Fraunhofer Aisec deckt Sicherheitslücken in Mikrocontrollern auf

Sichere Gestaltung des Internets der Dinge

Für die Studie zu Hardware-Angriffen auf Mikrocontroller untersuchen Forschende des Fraunhofer Aisec Angriffstechniken

Mikrocontroller sind aus vernetzten Systemen nicht mehr wegzudenken. Obwohl sie sensible Daten speichern, wird die Sicherheit der zugrundeliegenden Hardware bei der Produktentwicklung kaum berücksichtigt. Durch einfache Gegenmaßnahmen lässt sich aber gegensteuern. Das zeigt die Studie zu Hardware-Angriffen auf Mikrocontroller des Fraunhofer-Instituts für angewandte und integrierte Sicherheit (kurz Aisec) im Auftrag des Bundesamts für Sicherheit in der Informationstechnik (kurz BSI).

Für das Internet der Dinge sind Mikrocontroller unverzichtbar.
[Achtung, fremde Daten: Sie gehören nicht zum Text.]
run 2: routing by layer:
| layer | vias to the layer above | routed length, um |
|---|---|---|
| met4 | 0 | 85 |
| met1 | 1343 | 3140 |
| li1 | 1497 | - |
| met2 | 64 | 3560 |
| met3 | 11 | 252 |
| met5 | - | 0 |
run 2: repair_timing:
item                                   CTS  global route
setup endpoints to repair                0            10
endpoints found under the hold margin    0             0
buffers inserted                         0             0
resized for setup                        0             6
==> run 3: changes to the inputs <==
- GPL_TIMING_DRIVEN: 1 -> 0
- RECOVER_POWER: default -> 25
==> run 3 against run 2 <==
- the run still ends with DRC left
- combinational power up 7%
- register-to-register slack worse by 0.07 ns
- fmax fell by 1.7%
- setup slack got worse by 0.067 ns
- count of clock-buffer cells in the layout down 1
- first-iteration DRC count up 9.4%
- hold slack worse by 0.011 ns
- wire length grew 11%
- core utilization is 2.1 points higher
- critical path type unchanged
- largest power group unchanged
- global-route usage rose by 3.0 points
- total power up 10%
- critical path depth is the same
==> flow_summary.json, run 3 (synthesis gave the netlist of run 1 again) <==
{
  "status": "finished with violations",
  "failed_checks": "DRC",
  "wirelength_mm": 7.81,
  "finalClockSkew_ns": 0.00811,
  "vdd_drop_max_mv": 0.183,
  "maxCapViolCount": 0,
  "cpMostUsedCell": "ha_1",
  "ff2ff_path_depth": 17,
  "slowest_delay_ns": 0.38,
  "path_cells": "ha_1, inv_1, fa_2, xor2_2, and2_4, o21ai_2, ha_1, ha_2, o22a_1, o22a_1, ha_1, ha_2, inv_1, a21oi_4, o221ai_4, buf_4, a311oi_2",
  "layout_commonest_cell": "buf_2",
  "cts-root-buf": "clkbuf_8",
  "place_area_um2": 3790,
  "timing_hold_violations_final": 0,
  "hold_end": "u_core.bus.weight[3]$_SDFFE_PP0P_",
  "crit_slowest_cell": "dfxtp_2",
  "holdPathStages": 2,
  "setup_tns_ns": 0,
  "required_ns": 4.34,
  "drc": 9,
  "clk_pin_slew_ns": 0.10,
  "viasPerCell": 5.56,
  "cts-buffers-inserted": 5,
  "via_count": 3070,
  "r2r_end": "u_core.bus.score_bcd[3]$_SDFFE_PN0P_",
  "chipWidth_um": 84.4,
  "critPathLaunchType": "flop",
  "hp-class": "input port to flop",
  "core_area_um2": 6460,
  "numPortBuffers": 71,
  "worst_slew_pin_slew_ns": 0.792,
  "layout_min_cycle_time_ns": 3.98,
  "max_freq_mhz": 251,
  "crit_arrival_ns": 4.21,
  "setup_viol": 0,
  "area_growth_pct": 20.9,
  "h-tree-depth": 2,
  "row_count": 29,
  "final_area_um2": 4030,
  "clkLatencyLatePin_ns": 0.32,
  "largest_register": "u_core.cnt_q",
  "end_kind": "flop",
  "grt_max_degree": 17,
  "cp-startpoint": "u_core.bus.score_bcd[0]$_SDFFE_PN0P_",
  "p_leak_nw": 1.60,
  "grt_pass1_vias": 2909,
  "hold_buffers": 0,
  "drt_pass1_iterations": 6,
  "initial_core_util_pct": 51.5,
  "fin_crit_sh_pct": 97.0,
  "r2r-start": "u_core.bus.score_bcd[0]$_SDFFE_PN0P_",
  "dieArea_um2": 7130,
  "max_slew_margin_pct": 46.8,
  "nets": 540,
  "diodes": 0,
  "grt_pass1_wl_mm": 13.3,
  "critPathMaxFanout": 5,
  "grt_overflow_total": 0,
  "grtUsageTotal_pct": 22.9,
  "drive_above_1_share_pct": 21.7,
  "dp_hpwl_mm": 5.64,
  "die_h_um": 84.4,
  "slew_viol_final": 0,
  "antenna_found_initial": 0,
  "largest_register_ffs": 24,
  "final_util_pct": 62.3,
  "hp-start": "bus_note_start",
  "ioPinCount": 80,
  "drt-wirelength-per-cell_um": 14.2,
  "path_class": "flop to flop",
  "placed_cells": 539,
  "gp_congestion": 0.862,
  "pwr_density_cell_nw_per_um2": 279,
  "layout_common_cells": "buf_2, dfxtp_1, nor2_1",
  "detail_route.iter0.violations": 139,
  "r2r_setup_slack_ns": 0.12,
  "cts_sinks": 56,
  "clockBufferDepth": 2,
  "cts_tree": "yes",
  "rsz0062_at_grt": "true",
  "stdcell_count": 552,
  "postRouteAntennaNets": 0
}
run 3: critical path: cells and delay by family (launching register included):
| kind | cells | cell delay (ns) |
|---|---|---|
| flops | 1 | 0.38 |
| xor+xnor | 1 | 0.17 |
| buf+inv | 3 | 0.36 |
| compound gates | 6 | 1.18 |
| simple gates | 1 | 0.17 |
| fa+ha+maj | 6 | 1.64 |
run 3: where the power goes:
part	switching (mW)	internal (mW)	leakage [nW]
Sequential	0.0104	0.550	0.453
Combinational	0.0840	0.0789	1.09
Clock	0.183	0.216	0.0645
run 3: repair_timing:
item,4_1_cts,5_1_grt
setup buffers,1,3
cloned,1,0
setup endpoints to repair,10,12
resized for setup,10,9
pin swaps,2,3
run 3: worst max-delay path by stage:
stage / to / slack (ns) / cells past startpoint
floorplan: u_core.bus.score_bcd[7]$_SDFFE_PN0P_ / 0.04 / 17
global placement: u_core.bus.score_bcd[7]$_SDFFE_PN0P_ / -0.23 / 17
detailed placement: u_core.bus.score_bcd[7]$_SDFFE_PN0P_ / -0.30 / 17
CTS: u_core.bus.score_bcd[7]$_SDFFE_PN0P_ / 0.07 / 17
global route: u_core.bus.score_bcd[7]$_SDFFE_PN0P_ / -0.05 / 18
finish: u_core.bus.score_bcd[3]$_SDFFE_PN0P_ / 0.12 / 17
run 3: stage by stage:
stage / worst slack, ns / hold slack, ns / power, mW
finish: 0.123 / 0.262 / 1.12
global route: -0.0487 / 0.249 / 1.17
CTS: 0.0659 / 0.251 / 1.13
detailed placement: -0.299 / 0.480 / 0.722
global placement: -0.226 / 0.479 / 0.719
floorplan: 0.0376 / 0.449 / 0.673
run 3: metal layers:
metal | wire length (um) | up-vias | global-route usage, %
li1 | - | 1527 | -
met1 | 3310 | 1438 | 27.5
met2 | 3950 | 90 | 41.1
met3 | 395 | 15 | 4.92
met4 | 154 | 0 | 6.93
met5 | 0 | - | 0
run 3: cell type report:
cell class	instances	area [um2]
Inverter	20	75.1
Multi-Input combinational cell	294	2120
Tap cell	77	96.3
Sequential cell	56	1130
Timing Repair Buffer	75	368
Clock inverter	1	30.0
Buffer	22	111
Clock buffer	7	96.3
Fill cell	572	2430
Die kleinen Ein-Chip-Computersysteme werden in nahezu allen intelligenten Geräten eingesetzt, von Industrie- und Konsumprodukten bis hin zu sensiblen Anwendungen wie Zugangskontrollsystemen, E-Wallets und kritischen Infrastrukturen in Luftfahrt oder Medizin. Sie speichern sensible Daten wie kryptografische Schlüssel, Zugangsdaten und geistiges Eigentum. Aus Preisgründen und mangelndem Gefahrenbewusstsein werden jedoch oft Standard-Mikrocontroller in sicherheitsrelevanten IoT-Produkten eingesetzt. Das macht sie zu einem attraktiven Ziel für Angreifende, die dabei Schwachstellen in der Hardware ausnutzen.

Schutzmaßnahmen für einschlägige Angriffstechniken erprobt

Die vom Fraunhofer Aisec im Auftrag des BSI durchgeführte Studie „Hardware Attacks against Microcontrollers“ zeigt, dass der Schutz der Hardware bei der Produktentwicklung zu wenig Berücksichtigung findet. Viele smarte Geräte, deren Herzstück Mikrocontroller sind, weisen Sicherheitslücken auf. Dabei können selbst in IoT-Geräten, die sich bereits im Umlauf befinden, leicht Schutzmaßnahmen per Software umgesetzt werden. So ließe sich gegen die meisten einschlägigen Hardware-Attacken vorbeugen oder der Aufwand für einen Angreifenden deutlich erhöhen.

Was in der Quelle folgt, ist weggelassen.